Sunday, March 20, 2011

Worth Reading: Sustenance for Lenten Reflection



Worth reading in the past several days--worth reading specifically because of the spiritual sustenance these pieces provide for Lenten reflection:


1. Joe Feuerherd's commentary in National Catholic Reporter on the recent Cuomo debacle.  Feuerherd is more charitable than I was re: Archbishop Timothy Dolan, when I commented on the Cuomo story--and his commentary is worth reading for that charity and balance alone.  But it also contains more valuable background information about the connection between Edward Peters, who has raised the stink about Gov.

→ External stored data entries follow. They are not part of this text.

This is an optimization exercise on Yosys and OpenROAD, whose aim is small area, a short achievable clock period and few clock cycles per item, not a production implementation. RTL that was checked went through simulation tests only; none was proved equivalent to the original. Only the layout flow was run in runs 4 and 5; the RTL was not checked for function there. Power figures rest on the tool's default switching activity, not on a simulated workload.

$ cat flow/design.v
module emu_cpu (
    input  wire        clk,
    input  wire        rst,
    input  wire        tick,
    input  wire        warm,
    output reg         busy,
    output reg         done,
    output reg         mem_re,
    output reg         mem_we,
    output wire [15:0] mem_addr,
    output wire [7:0]  mem_wdata,
    input  wire [7:0]  mem_rdata,
    output wire [15:0] pc,
    output reg  [7:0]  a,
    output wire [7:0]  p,
    output reg         halted,
    output wire [31:0] total_cycles
);
    localparam [15:0] BOOT_PC      = 16'h8000;
    localparam [15:0] RESET_VECTOR = 16'hFFFC;
    localparam [1:0] E_OP  = 2'd0,
                     E_IMM = 2'd1,
                     E_LO  = 2'd2,
                     E_HI  = 2'd3;
    reg [15:0] f;
    reg [7:0]  hi;
    reg [7:0]  lo;
    reg        run;         
    reg        fin;         
    reg [1:0]  e;
    reg        is_jmp;      
    reg        is_sta;      
    reg        wflag;       
    reg        arr_q;       
    reg        ea_q;        
    reg        data_q;      
    reg        match_q;     
    reg [2:0]  pend;        
    reg [11:0] frame;       
    reg [7:0]  tlo;         
    reg [23:0] thi;         
    reg        tc_q;        
    reg        zf, nf;
    assign mem_addr     = f;
    assign pc           = f;
    assign p            = {nf, 5'b00000, zf, 1'b0};
    assign mem_wdata    = a;
    assign total_cycles = {thi, tlo};
    wire arr     = arr_q & ~match_q;
    wire arr_op  = arr & (e == E_OP);
    wire arr_imm = arr & (e == E_IMM);
    wire arr_lo  = arr & (e == E_LO);
    wire arr_hi  = arr & (e == E_HI);
    wire exh     = halted | frame[11] | (pend[1] & (&frame[10:1]));
    wire stop    = arr_op & exh;
    wire exec    = arr_op & ~exh;
    wire jmp_hi  = arr_hi & is_jmp;
    wire ea_hi   = arr_hi & ~is_jmp;
    wire stream  = run & ~ea_q & ~stop & ~jmp_hi;
    wire [7:0] d = mem_rdata;
    wire op_imm  = (d == 8'hA9);
    wire op_lda  = (d == 8'hAD);
    wire op_sta  = (d == 8'h8D);
    wire op_jmp  = (d == 8'h4C);
    wire op_nop  = (d == 8'hEA);
    wire op_brk  = (d == 8'h00);
    reg [2:0] cost;
    always @(*) begin
        cost = 3'd0;
        if (op_imm | op_nop) cost = 3'd2;
        if (op_lda | op_sta) cost = 3'd4;
        if (op_jmp)          cost = 3'd3;
        if (op_brk)          cost = 3'd7;
    end
    wire [8:0] tlo_nx = {1'b0, tlo} + {6'd0, pend};
    wire [15:0] inc = (ea_q ? {hi, lo} : f) + {15'd0, ~(ea_q & match_q)};
    wire end_op  = run & (stop | (jmp_hi & wflag));
    always @(posedge clk) begin
        if (rst) begin
            run          <= 1'b0;
            fin          <= 1'b0;
            busy         <= 1'b0;
            done         <= 1'b0;
            mem_we       <= 1'b0;
            f            <= BOOT_PC;
            a            <= 8'h00;
            zf           <= 1'b0;
            nf           <= 1'b0;
            halted       <= 1'b0;
            tlo          <= 8'd0;
            thi          <= 24'd0;
            tc_q         <= 1'b0;
            arr_q        <= 1'b0;
            ea_q         <= 1'b0;
            data_q       <= 1'b0;
            pend         <= 3'd0;
        end else begin
            done         <= 1'b0;
            fin          <= 1'b0;
            frame        <= frame + {9'd0, pend};
            tlo          <= tlo_nx[7:0];
            tc_q         <= tlo_nx[8];
            thi          <= thi + {23'd0, tc_q};
            pend         <= exec ? cost : 3'd0;
            arr_q        <= stream & ~end_op;
            ea_q         <= run & ea_hi;
            mem_we       <= run & ea_hi & is_sta;
            mem_re       <= ~(run & ea_hi & is_sta);
            data_q       <= ea_q & ~is_sta;
            match_q      <= ea_hi & is_sta & ({d, lo} == f);
            hi           <= f[15:8];
            lo           <= arr_lo ? d : f[7:0];
            if (run) begin
                if (stop)
                    f <= {hi, lo};
                else if (arr_hi)
                    f <= {d, lo};
                else
                    f <= inc;
            end
            if (arr_imm | data_q) begin
                a  <= d;
                zf <= (d == 8'h00);
                nf <= d[7];
            end
            if (exec) begin
                if (op_imm)
                    e <= E_IMM;
                if (op_lda | op_sta | op_jmp)
                    e <= E_LO;
                is_jmp <= op_jmp;
                is_sta <= op_sta;
                if (op_brk)
                    halted <= 1'b1;
            end
            if (arr_imm)
                e <= E_OP;
            if (arr_lo)
                e <= E_HI;
            if (arr_hi)
                e <= E_OP;
            if (!busy) begin
                if (tick) begin
                    frame  <= 12'd684;
                    e      <= E_OP;
                    wflag  <= 1'b0;
                    busy   <= 1'b1;
                    if (halted)
                        fin <= 1'b1;
                    else
                        run <= 1'b1;
                end else if (warm) begin
                    f      <= RESET_VECTOR;
                    e      <= E_LO;
                    is_jmp <= 1'b1;
                    wflag  <= 1'b1;
                    busy   <= 1'b1;
                    run    <= 1'b1;
                end
            end
            if (end_op) begin
                run <= 1'b0;
                fin <= 1'b1;
            end
            if (fin) begin
                busy <= 1'b0;
                done <= 1'b1;
            end
        end
    end
endmodule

Cuomo's reception of communion given his lifestyle, and Cardinal Raymond Burke.  And (reading between the lines) about the  (Republican) political agendas of both Peters and Burke.

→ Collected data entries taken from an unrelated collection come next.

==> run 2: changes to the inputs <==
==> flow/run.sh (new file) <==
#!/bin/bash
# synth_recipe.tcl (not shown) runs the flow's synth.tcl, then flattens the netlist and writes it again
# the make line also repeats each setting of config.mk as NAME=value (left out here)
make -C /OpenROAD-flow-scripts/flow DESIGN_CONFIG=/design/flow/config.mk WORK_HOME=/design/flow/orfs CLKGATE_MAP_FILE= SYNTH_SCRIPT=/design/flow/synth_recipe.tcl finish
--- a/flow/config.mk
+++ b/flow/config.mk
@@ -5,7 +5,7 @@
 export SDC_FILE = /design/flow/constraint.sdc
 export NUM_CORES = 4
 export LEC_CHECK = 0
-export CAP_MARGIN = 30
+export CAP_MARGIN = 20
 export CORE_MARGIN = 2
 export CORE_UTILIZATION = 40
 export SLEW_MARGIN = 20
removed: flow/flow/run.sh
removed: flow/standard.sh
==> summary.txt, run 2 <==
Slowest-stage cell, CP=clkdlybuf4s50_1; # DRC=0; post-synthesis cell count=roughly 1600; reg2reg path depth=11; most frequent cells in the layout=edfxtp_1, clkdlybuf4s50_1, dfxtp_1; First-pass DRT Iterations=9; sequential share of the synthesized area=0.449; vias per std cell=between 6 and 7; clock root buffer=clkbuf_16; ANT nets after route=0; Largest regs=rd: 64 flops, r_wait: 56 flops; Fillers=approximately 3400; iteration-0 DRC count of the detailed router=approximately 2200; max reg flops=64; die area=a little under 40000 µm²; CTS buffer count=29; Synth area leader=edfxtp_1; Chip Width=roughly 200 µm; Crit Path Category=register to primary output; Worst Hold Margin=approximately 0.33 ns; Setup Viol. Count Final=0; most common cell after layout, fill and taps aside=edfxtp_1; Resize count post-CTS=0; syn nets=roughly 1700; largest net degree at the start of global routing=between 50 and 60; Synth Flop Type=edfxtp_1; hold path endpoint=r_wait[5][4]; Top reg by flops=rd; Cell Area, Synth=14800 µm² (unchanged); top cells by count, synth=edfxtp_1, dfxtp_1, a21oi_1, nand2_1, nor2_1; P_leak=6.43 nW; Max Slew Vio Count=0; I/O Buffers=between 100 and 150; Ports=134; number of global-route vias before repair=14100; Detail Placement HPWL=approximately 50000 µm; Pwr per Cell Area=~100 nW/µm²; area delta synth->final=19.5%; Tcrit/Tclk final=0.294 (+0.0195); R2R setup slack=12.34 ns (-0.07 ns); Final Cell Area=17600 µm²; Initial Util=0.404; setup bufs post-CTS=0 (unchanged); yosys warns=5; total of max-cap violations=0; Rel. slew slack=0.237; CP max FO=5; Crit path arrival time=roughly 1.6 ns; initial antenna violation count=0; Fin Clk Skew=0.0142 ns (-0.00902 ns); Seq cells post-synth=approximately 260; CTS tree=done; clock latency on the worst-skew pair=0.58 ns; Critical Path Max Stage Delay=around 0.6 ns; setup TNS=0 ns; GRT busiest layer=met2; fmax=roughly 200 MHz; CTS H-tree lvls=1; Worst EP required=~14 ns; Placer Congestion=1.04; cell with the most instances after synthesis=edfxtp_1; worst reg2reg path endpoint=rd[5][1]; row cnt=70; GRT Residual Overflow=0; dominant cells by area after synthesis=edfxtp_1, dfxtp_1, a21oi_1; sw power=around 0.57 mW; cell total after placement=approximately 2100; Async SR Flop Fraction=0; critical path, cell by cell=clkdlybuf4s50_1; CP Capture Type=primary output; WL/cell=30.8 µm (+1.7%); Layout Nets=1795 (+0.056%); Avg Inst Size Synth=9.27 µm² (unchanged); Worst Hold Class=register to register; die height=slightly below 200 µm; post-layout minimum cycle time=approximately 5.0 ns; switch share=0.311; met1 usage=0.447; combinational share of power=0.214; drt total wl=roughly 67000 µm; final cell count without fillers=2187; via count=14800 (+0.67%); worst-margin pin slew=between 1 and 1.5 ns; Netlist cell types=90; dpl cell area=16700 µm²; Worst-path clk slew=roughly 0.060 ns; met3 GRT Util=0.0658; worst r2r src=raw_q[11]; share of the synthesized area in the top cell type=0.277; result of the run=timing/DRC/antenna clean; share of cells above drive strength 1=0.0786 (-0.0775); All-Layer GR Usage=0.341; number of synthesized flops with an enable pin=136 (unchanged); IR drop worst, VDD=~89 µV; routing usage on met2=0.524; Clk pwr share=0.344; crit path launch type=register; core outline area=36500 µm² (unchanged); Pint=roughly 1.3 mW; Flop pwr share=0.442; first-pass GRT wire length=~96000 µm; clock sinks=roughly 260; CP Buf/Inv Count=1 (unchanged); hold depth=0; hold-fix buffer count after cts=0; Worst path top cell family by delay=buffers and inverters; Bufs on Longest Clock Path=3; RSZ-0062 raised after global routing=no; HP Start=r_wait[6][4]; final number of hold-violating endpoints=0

2.  Matthew Dowd at Huffington Post writing about Persian poet Rumi and St. Francis of Assisi as valuable complementary witnesses to "the healing power of love in thought and action" at a time in which Islamic Americans are being explicitly targeted by the malicious hearings now being held by Rep. Peter King of the Homeland Security Committee. 

3. Lawrence Downes in today's New York Times noting the publication several months ago of selected letters of Catholic activist Dorothy Day in a volume entitled All the Way to Heaven, and proposing Day as a saint for our time.

4. As the anniversary of the martyrdom of Oscar Romero approaches, Jayden Cameron's commemoration of this other extremely important saint for our period of history at Jayden's Gay Mystic blog--with a wonderful snippet from a recent performance of Rene Ochoa's Misa del Pueblo at Prague's Basilica of Sts. Simon and Jude.

5. And John McNeill's beautiful meditation (at his Spiritual Transformation blog) on the story of the Ethiopian eunuch in Acts, and of the emphasis in Judaism's prophetic tradition on the messianic inclusion of the non-procreative (e.g., eunuchs) in the community of God's people.

To all: happy Lenten Sunday, happy Lenten reading.